I am still a novice when it comes to the technical underpinnings of databases and Hadoop. So, I thought it might be useful if I just asked if my thought on the future of databases is correct.
Basically, “Does Hadoop signal the end of the database as we know it?’
Here’s where this question comes from:
I work for Netezza, who make blazingly fast data warehouse appliances. At the heart of the appliance is a Postgres database. But due to the appliance architecture (and I think the fast speed) you don’t have to do the usual things you have to do to make databases work, such as tuning, indexing, and so forth (indeed, we have a long list of “no”s that set database folks crazy, as in “How can you not do that?”).
That got me thinking. Our appliance has changed the need for coddling databases. Indeed, weren’t databases created to make it easier for (what back then were) slow computers to handle large amounts of data, and all the coddling is to compensate for weak hardware? Would we need databases if it didn’t matter how the data was structured, as long as we had a fast search and processing of the data?
Segue to Hadoop
Lately, at work we’ve been taking about Hadoop, hearing folks actually NOT wanting to have a structured database. And, we see folks with large amounts of data with Hadoop, just throwing more processing power at the data when needed.
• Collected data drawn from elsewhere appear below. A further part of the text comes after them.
## config.mk

```make
export PLATFORM = sky130hd
export DESIGN_NAME = rtmc_core
export DESIGN_NICKNAME = d
export VERILOG_FILES = /design/src/rtmc_pkg.sv /design/src/rtmc_core.sv /design/src/rtmc_timer.sv
export SDC_FILE = /design/constraint.sdc
export NUM_CORES = 1
export LEC_CHECK = 0
export ABC_AREA = 1
export BUFFER_PORTS_ARGS = -buffer_cell sky130_fd_sc_hd__buf_2
export CAP_MARGIN = 40
export CORE_MARGIN = 5
export CORE_UTILIZATION = 55
export CTS_CLUSTER_DIAMETER = 30
export DETAILED_ROUTE_END_ITERATION = 12
export PLACE_DENSITY_LB_ADDON = 0.08
export SLEW_MARGIN = 20
export SYNTH_ARGS = -nofsm -noshare
export SYNTH_HDL_FRONTEND = slang
export SYNTH_SLANG_ARGS = --single-unit
export TNS_END_PERCENT = 50
```

## constraint.sdc

```tcl
create_clock -name clk_sys -period 5.95 [get_ports clk_sys]
set_input_delay 0.2975 -clock clk_sys [delete_from_list [all_inputs] [get_ports clk_sys]]
set_output_delay 0.2975 -clock clk_sys [all_outputs]
set_load 0.01 [all_outputs]
```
Following that thread, I started wondering if the evolution of tools like Hadoop might make structure databases obsolete*, that it really doesn’t matter how the data is structured, just so long as we can find it. And the processing issues are obviated by just throwing more processing nodes at it.**
So, teach me:
Where am I wrong in this thought thread? Will data always need to be structured somehow for computing purposes? How much of the structured data world can Hadoop gobble up (though the unstructured data world must be larger than the structured data world, right?)?
What do you think?
*Of course, just like folks are still using VAX, databases will really never disappear. When a technology is displaced, it usually doesn’t disappear, just gets relegated to a different niche.
**Do you still keep things in folders? I only do when I don’t have a good search tool. On my Mac, I use Spotlight to find and open anything, rather than searching through folders. Indeed, everything usually goes into one folder. Unless I need to separate something for follow up on the desktop (so, OK, folder doe not go away altogether). Nonetheless, search has replaced most of what I would use folders for.
Good post.
That unfortunately makes sense.
Processing power is a cheaper solution than a well structured model.
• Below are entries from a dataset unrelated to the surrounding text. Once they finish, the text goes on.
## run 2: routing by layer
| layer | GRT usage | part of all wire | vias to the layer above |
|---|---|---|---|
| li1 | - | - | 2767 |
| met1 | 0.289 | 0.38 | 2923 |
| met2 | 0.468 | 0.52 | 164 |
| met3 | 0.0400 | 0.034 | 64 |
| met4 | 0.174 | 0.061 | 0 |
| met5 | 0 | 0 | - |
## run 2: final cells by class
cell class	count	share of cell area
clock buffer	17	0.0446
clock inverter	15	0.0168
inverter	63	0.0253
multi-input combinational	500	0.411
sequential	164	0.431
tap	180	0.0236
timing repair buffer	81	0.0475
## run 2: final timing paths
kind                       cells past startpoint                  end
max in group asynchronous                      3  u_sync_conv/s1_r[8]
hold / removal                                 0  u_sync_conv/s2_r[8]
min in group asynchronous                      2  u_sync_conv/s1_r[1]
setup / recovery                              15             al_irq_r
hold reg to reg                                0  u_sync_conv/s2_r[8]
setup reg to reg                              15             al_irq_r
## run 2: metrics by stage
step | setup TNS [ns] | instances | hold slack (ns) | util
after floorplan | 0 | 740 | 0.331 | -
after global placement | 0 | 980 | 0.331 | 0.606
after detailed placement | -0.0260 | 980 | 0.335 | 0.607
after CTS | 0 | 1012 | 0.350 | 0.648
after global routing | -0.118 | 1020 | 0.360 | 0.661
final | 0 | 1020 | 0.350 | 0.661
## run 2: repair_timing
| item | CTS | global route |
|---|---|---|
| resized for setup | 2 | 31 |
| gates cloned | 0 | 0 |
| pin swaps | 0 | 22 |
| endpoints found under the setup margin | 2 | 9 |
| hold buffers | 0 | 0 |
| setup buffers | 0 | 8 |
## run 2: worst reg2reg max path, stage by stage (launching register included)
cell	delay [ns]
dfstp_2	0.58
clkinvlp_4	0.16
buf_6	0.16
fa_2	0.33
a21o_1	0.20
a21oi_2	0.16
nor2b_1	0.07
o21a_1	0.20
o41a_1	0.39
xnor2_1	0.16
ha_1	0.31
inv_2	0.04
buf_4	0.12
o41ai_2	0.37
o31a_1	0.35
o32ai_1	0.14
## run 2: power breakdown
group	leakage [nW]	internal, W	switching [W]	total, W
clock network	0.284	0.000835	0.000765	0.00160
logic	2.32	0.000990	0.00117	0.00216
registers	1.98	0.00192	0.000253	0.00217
## config.mk

```make
export PLATFORM = sky130hd
export DESIGN_NAME = charge_cycle_state_controller
export DESIGN_NICKNAME = d
export VERILOG_FILES = /design/src/rtl/charger_pkg.sv /design/src/rtl/sense_sync.sv /design/src/rtl/charge_cycle_state_controller.sv
export VERILOG_INCLUDE_DIRS = /design/src /design/src/rtl
export SDC_FILE = /design/constraint.sdc
export NUM_CORES = 1
export LEC_CHECK = 0
export ABC_AREA = 1
export BUFFER_PORTS_ARGS = -buffer_cell sky130_fd_sc_hd__buf_2
export CAP_MARGIN = 40
export CORE_AREA = 5 5 190 192
export CTS_CLUSTER_DIAMETER = 150
export CTS_CLUSTER_SIZE = 8
export DETAILED_ROUTE_END_ITERATION = 16
export DIE_AREA = 0 0 195 197
export GPL_ROUTABILITY_DRIVEN = 0
export PLACE_DENSITY = 0.5
export SKIP_LAST_GASP = 1
export SLEW_MARGIN = 20
export SYNTH_ARGS = -nofsm -noshare
export SYNTH_HDL_FRONTEND = slang
export SYNTH_SLANG_ARGS = --single-unit
```

## constraint.sdc

```tcl
create_clock -name hclk -period 6.9 [get_ports hclk]
set_input_delay 1.035 -clock hclk [delete_from_list [all_inputs] [get_ports hclk]]
set_output_delay 1.035 -clock hclk [all_outputs]
set_load 0.01 [all_outputs]
```

## src/rtl/charger_cfg.svh

```systemverilog
// Purpose: Constants of the charge cycle state controller
// Assumes: 250 MHz bus clock
// Notes:   Definitions only
`ifndef CHARGER_CFG_SVH
`define CHARGER_CFG_SVH

// ----------------------------------------
// Clock and timing
// ----------------------------------------
`define CLK_PERIOD_NS        4
`define POR_TIME_NS          200000
`define OSC_PERIOD_NS        3000000
`define TIMEOUT_STAGES       22
`define TRICKLE_SHIFT        3
`define PRECHARGE_FILTER     4'hF

// ----------------------------------------
// Register map, byte addresses
// ----------------------------------------
`define ADDR_OSC_DIV         8'h00
`define ADDR_STATUS          8'h04
`define ADDR_TIMER           8'h08
`define ADDR_BITS            8

// ----------------------------------------
// Status register fields
// ----------------------------------------
`define ST_STATE_LSB         0
`define ST_STATE_MSB         2
`define ST_TMO_BIT           3
`define ST_TEMP_BIT          4

`endif

```

## src/rtl/charger_pkg.sv

```systemverilog
// Purpose: Types of the charge cycle state controller
// Assumes: Constants live in charger_cfg.svh
// Notes:   Gray codes along the usual charge path
package charger_pkg;

  typedef enum logic [2:0] {
    ST_POR      = 3'h0,
    ST_TRICKLE  = 3'h1,
    ST_CC       = 3'h3,
    ST_CV       = 3'h2,
    ST_INHIBIT  = 3'h6,
    ST_FAULT    = 3'h7,
    ST_STANDBY  = 3'h5,
    ST_REMOVED  = 3'h4
  } charge_state_t;

  typedef struct packed {
    logic adapter_input;
    logic charge_enable;
    logic charge_time_limit_enable;
    logic vbat_above_precharge;
    logic vbat_at_termination_voltage;
    logic vbat_below_recharge_voltage_threshold;
    logic temp_window_low_ok;
    logic temp_window_high_ok;
    logic temp_removal;
    logic end_of_charge;
  } sense_t;

endpackage : charger_pkg

```

## src/rtl/sense_sync.sv

```systemverilog
// Purpose: Two-flop synchroniser for a group of comparator levels
// Assumes: Levels are slow against the clock
// Notes:   First stage feeds only the second stage
`timescale 1ns/1ns
module sense_sync #(
  parameter int WIDTH = 10
) (
  input  wire logic             clk,
  input  wire logic             rst_n,
  input  wire logic [WIDTH-1:0] d,
  output logic      [WIDTH-1:0] q
);

  logic [WIDTH-1:0] meta;

  for (genvar i = 0; i < WIDTH; i++) begin : g_bit
    always_ff @(posedge clk or negedge rst_n) begin
      if (!rst_n) begin
        meta[i] <= 1'b0;
        q[i]    <= 1'b0;
      end else begin
        meta[i] <= d[i];
        q[i]    <= meta[i];
      end
    end
  end

endmodule : sense_sync

```

## src/rtl/charge_cycle_state_controller.sv

```systemverilog
// Purpose: Charge cycle sequencing of a single-cell lithium charger
// Assumes: Analog loops outside; comparator results arrive as levels
// Notes:   AHB-Lite slave with zero wait states
//
// How it works
// - Out-of-window temperature stops charging
// - Back in window starts fresh cycle
// - Removal level halts charge, fault active
// - Re-insertion starts a new cycle unless time-out latched
// - During power-on reset: status high, fault low
// - After reset: trickle, then CC, then CV
// - Clean cycle end goes to inhibit
// - Time-out or temperature fault enters fault
// - Adapter absent or enable low means standby
// - Flags encode inhibit/standby, charging, fault
// - Listed events start a new charge cycle
// - Trickle commands one tenth current
// - Fifteen good periods leave trickle
// - Trickle beyond eighth time-out latches fault
// - Termination voltage moves CC to CV
// - Timer cleared entering CC; overrun latches fault
// - Limit enable low disables fast limit
// - End-of-charge current completes CV
// - CC plus CV beyond time-out faults
// - Inhibit restarts below recharge threshold
// - Time-out latch needs power or enable cycle
// - Temperature fault restarts when condition ends
// - Time-out is 2^22 oscillator periods
// - Trickle limit ignores limit enable
`timescale 1ns/1ns
`include "charger_cfg.svh"
module charge_cycle_state_controller
  import charger_pkg::*;
#(
  parameter int          TIMEOUT_STAGES = `TIMEOUT_STAGES,
  parameter int unsigned POR_CYCLES     = (`POR_TIME_NS + `CLK_PERIOD_NS - 1) / `CLK_PERIOD_NS,
  parameter int unsigned OSC_CYCLES     = `OSC_PERIOD_NS / `CLK_PERIOD_NS
) (
  input  wire logic        hclk,
  input  wire logic        hresetn,
  input  wire logic        hsel,
  input  wire logic [31:0] haddr,
  input  wire logic [1:0]  htrans,
  input  wire logic        hwrite,
  input  wire logic [2:0]  hsize,
  input  wire logic [31:0] hwdata,
  input  wire logic        hready,
  output logic             hreadyout,
  output logic             hresp,
  output logic      [31:0] hrdata,
  input  wire logic        adapter_input,
  input  wire logic        charge_enable,
  input  wire logic        charge_time_limit_enable,
  input  wire logic        vbat_above_precharge,
  input  wire logic        vbat_at_termination_voltage,
  input  wire logic        vbat_below_recharge_voltage_threshold,
  input  wire logic        temp_window_low_ok,
  input  wire logic        temp_window_high_ok,
  input  wire logic        temp_removal,
  input  wire logic        end_of_charge,
  output logic             charge_on,
  output logic             trickle_current_select,
  output logic             cv_mode,
  output logic             status_od_out,
  output logic             status_od_oe,
  output logic             fault_od_out,
  output logic             fault_od_oe
);

  // ----------------------------------------
  // Input synchronisation
  // ----------------------------------------
  sense_t raw;
  sense_t s;
  logic [$bits(sense_t)-1:0] s_bits;

  assign raw = '{adapter_input, charge_enable, charge_time_limit_enable,
                 vbat_above_precharge, vbat_at_termination_voltage,
                 vbat_below_recharge_voltage_threshold, temp_window_low_ok,
                 temp_window_high_ok, temp_removal, end_of_charge};

  sense_sync #(
    .WIDTH ($bits(sense_t))
  ) u_sync (
    .clk   (hclk),
    .rst_n (hresetn),
    .d     (raw),
    .q     (s_bits)
  );

  assign s = sense_t'(s_bits);

  // ----------------------------------------
  // Registers and bus slave
  // ----------------------------------------
  logic [31:0]               osc_div;
  logic                      wr_pend;
  logic [`ADDR_BITS-1:0]     wr_addr;
  logic                      addr_ok;
  logic [31:0]               next_rdata;
  charge_state_t             state;
  charge_state_t             next_state;
  logic                      tmo_latched;
  logic                      temp_fault;
  logic [TIMEOUT_STAGES:0]   timer;

  assign addr_ok = hsel && htrans[1] && hready;

  always_comb begin
    case (haddr[`ADDR_BITS-1:0])
      `ADDR_OSC_DIV: next_rdata = osc_div;
      `ADDR_STATUS:  next_rdata = {27'h0000000, temp_fault, tmo_latched, state};
      `ADDR_TIMER:   next_rdata = 32'(timer);
      default:       next_rdata = 32'h00000000;
    endcase
  end

  always_ff @(posedge hclk or negedge hresetn) begin
    if (!hresetn) begin
      hreadyout <= 1'b0;
      hresp     <= 1'b0;
    end else begin
      hreadyout <= 1'b1;
      hresp     <= 1'b0;
    end
  end

  always_ff @(posedge hclk or negedge hresetn) begin
    if (!hresetn) begin
      wr_pend <= 1'b0;
      wr_addr <= 8'h00;
      hrdata  <= 32'h00000000;
    end else begin
      wr_pend <= addr_ok && hwrite;
      if (addr_ok) begin
        wr_addr <= haddr[`ADDR_BITS-1:0];
      end
      if (addr_ok && !hwrite) begin
        hrdata <= next_rdata;
      end
    end
  end

  // Zero is refused: the period divider would tick only once per 2^32 clocks
  always_ff @(posedge hclk or negedge hresetn) begin
    if (!hresetn) begin
      osc_div <= 32'(OSC_CYCLES);
    end else if (wr_pend && wr_addr == `ADDR_OSC_DIV && hwdata != 32'h00000000) begin
      osc_div <= hwdata;
    end
  end

  // ----------------------------------------
  // Power-on reset and oscillator period
  // ----------------------------------------
  logic [31:0] por_cnt;
  logic        por_done;
  logic [31:0] osc_cnt;
  logic        tick;

  always_ff @(posedge hclk or negedge hresetn) begin
    if (!hresetn) begin
      por_cnt  <= 32'h00000000;
      por_done <= 1'b0;
    end else if (!por_done) begin
      por_cnt  <= por_cnt + 32'h00000001;
      por_done <= (por_cnt == 32'(POR_CYCLES - 1));
    end
  end

  always_ff @(posedge hclk or negedge hresetn) begin
    if (!hresetn) begin
      osc_cnt <= 32'h00000000;
      tick    <= 1'b0;
    end else if (osc_cnt >= osc_div - 32'h00000001) begin
      osc_cnt <= 32'h00000000;
      tick    <= 1'b1;
    end else begin
      osc_cnt <= osc_cnt + 32'h00000001;
      tick    <= 1'b0;
    end
  end

  // ----------------------------------------
  // Condition decode
  // ----------------------------------------
  logic standby_cond;
  logic temp_out;
  logic charging;
  logic fast_tmo;
  logic trickle_tmo;
  logic [3:0] filt;

  assign standby_cond = !s.adapter_input || !s.charge_enable;
  assign temp_out     = !(s.temp_window_low_ok && s.temp_window_high_ok);
  assign charging     = (state == ST_TRICKLE) || (state == ST_CC) || (state == ST_CV);
  // Top stage set means two to the stages periods have passed
  assign fast_tmo     = timer[TIMEOUT_STAGES] && s.charge_time_limit_enable;
  assign trickle_tmo  = |timer[TIMEOUT_STAGES:TIMEOUT_STAGES-`TRICKLE_SHIFT];

  // ----------------------------------------
  // Charge sequence
  // ----------------------------------------
  always_comb begin
    next_state = state;
    case (state)
      ST_POR:      next_state = por_done ? ST_TRICKLE : ST_POR;
      ST_TRICKLE: begin
        if (trickle_tmo) begin
          next_state = ST_FAULT;
        end else if (filt == `PRECHARGE_FILTER) begin
          next_state = ST_CC;
        end
      end
      ST_CC: begin
        if (fast_tmo) begin
          next_state = ST_FAULT;
        end else if (s.vbat_at_termination_voltage) begin
          next_state = ST_CV;
        end
      end
      ST_CV: begin
        if (fast_tmo) begin
          next_state = ST_FAULT;
        end else if (s.end_of_charge) begin
          next_state = ST_INHIBIT;
        end
      end
      ST_INHIBIT:  next_state = s.vbat_below_recharge_voltage_threshold ? ST_TRICKLE : ST_INHIBIT;
      ST_FAULT:    next_state = (!tmo_latched && !temp_out) ? ST_TRICKLE : ST_FAULT;
      ST_REMOVED:  next_state = tmo_latched ? ST_FAULT : ST_TRICKLE;
      ST_STANDBY:  next_state = ST_TRICKLE;
      default:     next_state = ST_STANDBY;
    endcase
    if (state != ST_POR) begin
      if (standby_cond) begin
        next_state = ST_STANDBY;
      end else if (s.temp_removal) begin
        next_state = ST_REMOVED;
      end else if (state == ST_REMOVED) begin
        next_state = tmo_latched ? ST_FAULT : ST_TRICKLE;
      end else if (charging && temp_out) begin
        next_state = ST_FAULT;
      end
    end
  end

  always_ff @(posedge hclk or negedge hresetn) begin
    if (!hresetn) begin
      state <= ST_POR;
    end else begin
      state <= next_state;
    end
  end

  // Latched until standby, which power removal or enable low forces
  always_ff @(posedge hclk or negedge hresetn) begin
    if (!hresetn) begin
      tmo_latched <= 1'b0;
      temp_fault  <= 1'b0;
    end else begin
      if (standby_cond && state != ST_POR) begin
        tmo_latched <= 1'b0;
      end else if (next_state == ST_FAULT && charging && !temp_out && !s.temp_removal) begin
        tmo_latched <= 1'b1;
      end
      temp_fault <= (next_state == ST_FAULT) && temp_out;
    end
  end

  // ----------------------------------------
  // Charge-time counter and precharge filter
  // ----------------------------------------
  always_ff @(posedge hclk or negedge hresetn) begin
    if (!hresetn) begin
      timer <= '0;
    end else if ((next_state == ST_TRICKLE && state != ST_TRICKLE) ||
                 (next_state == ST_CC && state != ST_CC)) begin
      timer <= '0;
    end else if (charging && tick && !timer[TIMEOUT_STAGES]) begin
      timer <= timer + {{TIMEOUT_STAGES{1'b0}}, 1'b1};
    end
  end

  always_ff @(posedge hclk or negedge hresetn) begin
    if (!hresetn) begin
      filt <= 4'h0;
    end else if (state != ST_TRICKLE || !s.vbat_above_precharge) begin
      filt <= 4'h0;
    end else if (tick && filt != `PRECHARGE_FILTER) begin
      filt <= filt + 4'h1;
    end
  end

  // ----------------------------------------
  // Outputs
  // ----------------------------------------
  // Open-drain flags: oe high pulls the pin low
  always_ff @(posedge hclk or negedge hresetn) begin
    if (!hresetn) begin
      status_od_oe           <= 1'b0;
      fault_od_oe            <= 1'b1;
      status_od_out          <= 1'b0;
      fault_od_out           <= 1'b0;
      charge_on              <= 1'b0;
      trickle_current_select <= 1'b0;
      cv_mode                <= 1'b0;
    end else begin
      status_od_out          <= 1'b0;
      fault_od_out           <= 1'b0;
      status_od_oe           <= (next_state == ST_TRICKLE) || (next_state == ST_CC) ||
                                (next_state == ST_CV);
      fault_od_oe            <= (next_state == ST_FAULT) || (next_state == ST_REMOVED) ||
                                (next_state == ST_POR);
      charge_on              <= (next_state == ST_TRICKLE) || (next_state == ST_CC) ||
                                (next_state == ST_CV);
      trickle_current_select <= (next_state == ST_TRICKLE);
      cv_mode                <= (next_state == ST_CV);
    end
  end
endmodule : charge_cycle_state_controller

```

==> results by group, run 1 <==
Floorplan
  • Core area: 34200 um2
  • I/O Pins: 125
  • Die height: 197 um
  • Die W: 195 um
  • Row count: 68
  • Die area: 38400 um2
  • Initial core utilization: 31.4%

Synthesis
  • Count leader, synth: nand2_1
  • Syn Std Cell Area: 10700 um2
  • Top FF cell, synth: dfrtp_1
  • Synthesized instance count: 1352
  • Top-area cell type share of the netlist area: 43.1%
  • Post-synthesis sequential area ratio: 45.8%
  • Synth cell count leaders: 306 x nand2_1, 185 x dfrtp_1, 185 x inv_1
  • Yosys warns: 0
  • Ys async rst share: 100%
  • EDFF count, synth: 0
  • Number of synthesized register bits: 196
  • Distinct cells, synth: 40
  • Main area contributors after synthesis: dfrtp_1 43%, nand2_1 11%, inv_1 6.5%
  • Cell taking the most area after synthesis: dfrtp_1
  • Mapped Avg Cell Area: 7.94 um2

Detailed routing
  • Routed Antenna Nets: 0
  • Drt pass-1 iters: 5
  • Total Wirelength: 27400 um
  • Vias: 8864
  • Wire per inst: 14.3 um
  • DR WL met3: 707 um
  • DRC Markers: 0
  • Met2 wire len: 13900 um
  • Metal-1 WL: 12400 um
  • Detailed Route Iter0 Violations: 517
  • Vias per cell: 4.63
  • DR top layer: met4

Worst setup path
  • Worst Path Max Fanout: 33
  • Slowest cell on the critical path: dfrtp_1
  • Critical-path cell list: inv_1 -> ha_1 -> nand2_1 -> nor2_2 -> inv_1 -> nor2_1 -> nand2_1 -> nor2_2 -> nand4_1 -> xor2_1 -> inv_1 -> ha_1 -> nand2_1 -> nor3_1 -> nand3_1 -> nor2_1 -> nand3_1 -> nand3_1 -> buf_4 -> nor2_1
  • Critical path endpoint category: flop
  • Critical Path RT: 7210 ps
  • Crit path kind: reg -> reg
  • Critical path's largest stage delay: 390 ps
  • Startpoint types: flop
  • Cell family with most CP delay: simple AND/OR/NAND/NOR gates
  • Buffers and inverters on the worst path: 4
  • R2R depth: 20
  • Crit. path cell count: 20
  • WP data arrival: 3890 ps

Final layout
  • Antenna Cells: 0
  • Final #Nets: 1569
  • Area growth syn-to-layout: 15.0%
  • Final core occ: 36.1%
  • Layout cells sized above 1: 13.6%

Clock tree
  • CTS tree: yes
  • Post-CTS Resized: 0
  • CTS Buffer Depth: 2
  • Setup Fix Bufs, Post-CTS: 0
  • Clock root buffer master: clkbuf_16
  • CTS Sinks: 196
  • Cts hold-fix bufs: 0
  • TritonCTS Buffers: 17
  • H-Tree Depth: 4
  • CTS clk-pin slew, worst paths: 70 ps
  • Worst skew pair latency: 440 ps

Power and ir drop
  • Max VDD drop: 180 uV
  • Leak: 6.06 nW
  • Pwr per Cell Area: 242 nW/um2

Placed design
  • PortBufs: 93
  • HPWL reported at the end of detailed placement: 21000 um

Global routing
  • First-pass GRT wire length: 45000 um
  • Vias in the first global route: 8833
  • Initial antenna violation count: 0
  • Global Route Usage Sum: 14.4%
  • Largest net degree at the start of global routing: 94
  • Grt total ovfl: 0

STA
  • Slew at the pin closest to its max-slew limit: 763 ps
  • Minimum clock period: 3580 ps
  • Final Cycle Share: 51.9%
  • Slew margin rel.: 48.8%
  • FMAX: 0.279 GHz
  • RSZ-0062 raised after global routing: false
  • Setup Viol. Count Final: 0
  • TNS Setup: 0 ps
  • Slew Viols, Final: 0
  • Final hold violations: 0
  • Worst Skew: 16.3 ps

Hold path
  • Worst Hold Class: reg -> reg
  • Hold Path Depth: 0

Run status
  • Status: finished clean

Flow run
  • Max-cap violations: 0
I suppose it depends how much data we’re talking about, and how each search is performed, but for a fast response there will always needs to be an index, and consequently a basic structure.
I too rely on spotlight, but I still keep things in folders since I often have to transfer specific sets of data.
As far as I’m aware, the human brain is erratically ‘structured’, and we seem to be doing alright.
No.
What Hadoop and other NoSQL solutions, such as Cassandra, allow you to exchange certain properties of SQL databases to other properties, which are turning out to be very useful for a lot of cases.
Interestinly, there are even more structured databases such as Neo4J which are a part of the NoSQL movement, but is designed to provide very efficient graph representations.
However, data modeling isn’t the same thing as data searching; how you store the data is different on how the data is indexed, which is what searching typically consists of. E.g. Cassandra is very efficient in storing very large amounts of data and writing and reading it really fast; however, yet the query language used to search the contents is very similar to SQL.
Hadoop and Cassandra and Riak and MongoDB *are* databases. They just enforce different kinds of limits, and relax other kinds of limits when compared to Postgres or MySql. Mostly they remove the need to fix your data structure in advance on a database level, which is really useful for programmers who need to constantly adjust their schemas as the application grows. It allows for more agile development.
But whether this has anything to do with searchability or indexing? Nah. It’s all just a series of tradeoffs.